Süslü girizgahlar bulamadım bu sefer, direkt derdime geçiyorum. Ankara artık dayanılmaz bir şehir oldu benim için. Canım seyahatler çekiyor, yol çekiyor, gezmek çekiyor. Ben oldum olası sevdim zaten yolculuk yapmayı. Hatta belediye otobüsüyle eve dönüş yolundan bile zevk alırım bazen (Tabi eğer ayakta değilsem, oturuyorsam :D) Ama işte gidemiyorum bu şehirden uzağa, koşullar uygun değil. Günübirlik bi yerlere gideyim bari diyorum, o bile olmuyor çünkü yanıma benimle gelecek kimseyi bulamıyorum. Yoldaş olmadan yol kolay olmuyor, bilirsiniz. İçim o kadar çok sıkıldı hiçbir yere sığmıyorum.
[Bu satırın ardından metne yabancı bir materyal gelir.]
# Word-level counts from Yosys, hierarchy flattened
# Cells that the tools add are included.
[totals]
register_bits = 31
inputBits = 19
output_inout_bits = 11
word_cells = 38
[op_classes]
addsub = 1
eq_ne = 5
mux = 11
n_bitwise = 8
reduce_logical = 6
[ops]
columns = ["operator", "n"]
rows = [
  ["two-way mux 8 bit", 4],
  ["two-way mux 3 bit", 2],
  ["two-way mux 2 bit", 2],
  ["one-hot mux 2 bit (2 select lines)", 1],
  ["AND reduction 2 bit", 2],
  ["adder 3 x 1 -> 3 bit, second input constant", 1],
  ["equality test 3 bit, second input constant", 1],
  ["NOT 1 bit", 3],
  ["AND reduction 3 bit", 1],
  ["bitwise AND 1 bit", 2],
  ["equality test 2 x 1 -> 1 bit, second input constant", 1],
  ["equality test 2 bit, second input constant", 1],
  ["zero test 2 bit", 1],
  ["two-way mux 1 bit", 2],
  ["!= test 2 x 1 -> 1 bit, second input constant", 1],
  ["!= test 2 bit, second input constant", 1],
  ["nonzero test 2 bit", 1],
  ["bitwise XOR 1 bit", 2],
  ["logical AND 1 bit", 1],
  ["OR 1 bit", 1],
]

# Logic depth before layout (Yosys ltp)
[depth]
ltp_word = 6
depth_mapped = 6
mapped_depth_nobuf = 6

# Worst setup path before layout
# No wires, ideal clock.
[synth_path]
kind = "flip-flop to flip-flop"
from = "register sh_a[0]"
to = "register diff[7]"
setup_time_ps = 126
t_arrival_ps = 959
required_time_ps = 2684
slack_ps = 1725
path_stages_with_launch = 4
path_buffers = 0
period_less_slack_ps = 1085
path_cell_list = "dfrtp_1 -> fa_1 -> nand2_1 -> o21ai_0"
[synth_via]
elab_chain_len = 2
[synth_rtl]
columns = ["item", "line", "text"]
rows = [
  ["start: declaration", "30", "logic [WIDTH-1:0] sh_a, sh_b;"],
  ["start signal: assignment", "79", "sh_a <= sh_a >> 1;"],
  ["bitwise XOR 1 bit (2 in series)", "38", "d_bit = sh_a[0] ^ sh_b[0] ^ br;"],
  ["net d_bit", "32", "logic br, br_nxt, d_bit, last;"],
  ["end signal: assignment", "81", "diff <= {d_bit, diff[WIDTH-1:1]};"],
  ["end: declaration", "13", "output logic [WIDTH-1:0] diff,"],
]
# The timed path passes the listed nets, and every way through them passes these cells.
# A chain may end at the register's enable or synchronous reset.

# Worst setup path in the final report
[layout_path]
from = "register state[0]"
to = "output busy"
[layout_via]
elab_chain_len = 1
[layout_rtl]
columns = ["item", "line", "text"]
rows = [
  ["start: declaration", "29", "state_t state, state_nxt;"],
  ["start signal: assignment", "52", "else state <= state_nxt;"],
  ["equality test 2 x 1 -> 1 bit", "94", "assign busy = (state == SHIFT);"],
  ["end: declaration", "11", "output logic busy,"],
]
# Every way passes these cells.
## config.mk

```make
export PLATFORM = sky130hd
export DESIGN_NAME = uart_transmitter
export DESIGN_NICKNAME = d
export VERILOG_FILES = /design/src/rtl/uart_transmitter.sv
export SDC_FILE = /design/constraint.sdc
export NUM_CORES = 1
export LEC_CHECK = 0
export BUFFER_PORTS_ARGS = -buffer_cell sky130_fd_sc_hd__buf_2
export CORE_MARGIN = 2
export CORE_UTILIZATION = 49
export CTS_CLUSTER_DIAMETER = 40
export DETAILED_ROUTE_END_ITERATION = 8
export PLACE_DENSITY = 0.7
export REMOVE_ABC_BUFFERS = 1
export SKIP_LAST_GASP = 1
export SYNTH_ARGS = -nofsm -noshare
export SYNTH_HDL_FRONTEND = slang
export SYNTH_SLANG_ARGS = --single-unit
```

## constraint.sdc

```tcl
create_clock -name clock -period 1.5 [get_ports clock]
set_clock_uncertainty 0.15 [all_clocks]
set_input_delay 0.3 -clock clock [delete_from_list [all_inputs] [get_ports clock]]
set_output_delay 0.3 -clock clock [all_outputs]
set_load 0.02 [all_outputs]
```
$ cat src/rtl/a2d_sched_if.sv
// a2d_sched_if
//   Request/result bundle between the conversion scheduler and the 3-channel
//   A2D interface (left load cell, battery, right load cell).
//
//   nxt       scheduler -> A2D  one-cycle conversion request
//   cnv_done  A2D -> scheduler  one-cycle completion pulse
//   lft_ld    A2D -> scheduler  12-bit left load cell result register
//   batt      A2D -> scheduler  12-bit battery result register
//   rght_ld   A2D -> scheduler  12-bit right load cell result register
//
//   master : scheduler side
//   slave  : A2D interface side
interface a2d_sched_if;
  logic        nxt;
  logic        cnv_done;
  logic [11:0] lft_ld;
  logic [11:0] batt;
  logic [11:0] rght_ld;

  modport master (
    output nxt,
    input  cnv_done,
    input  lft_ld,
    input  batt,
    input  rght_ld
  );

  modport slave (
    input  nxt,
    output cnv_done,
    output lft_ld,
    output batt,
    output rght_ld
  );
endinterface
Daha bir yıl önce "Ben ömrümün sonuna kadar bu mahalleden bile ayrılmak istemiyorum" cümlesini kuran ben olduğum halde; şimdi gencecik yaşıma rağmen bir şehre sığamıyorum, ne değişmiş olabilir? (Cevabı biliyorum aslında ama tecahül-i arif sanatını sevdiğimden sordum, neyse geçelim.)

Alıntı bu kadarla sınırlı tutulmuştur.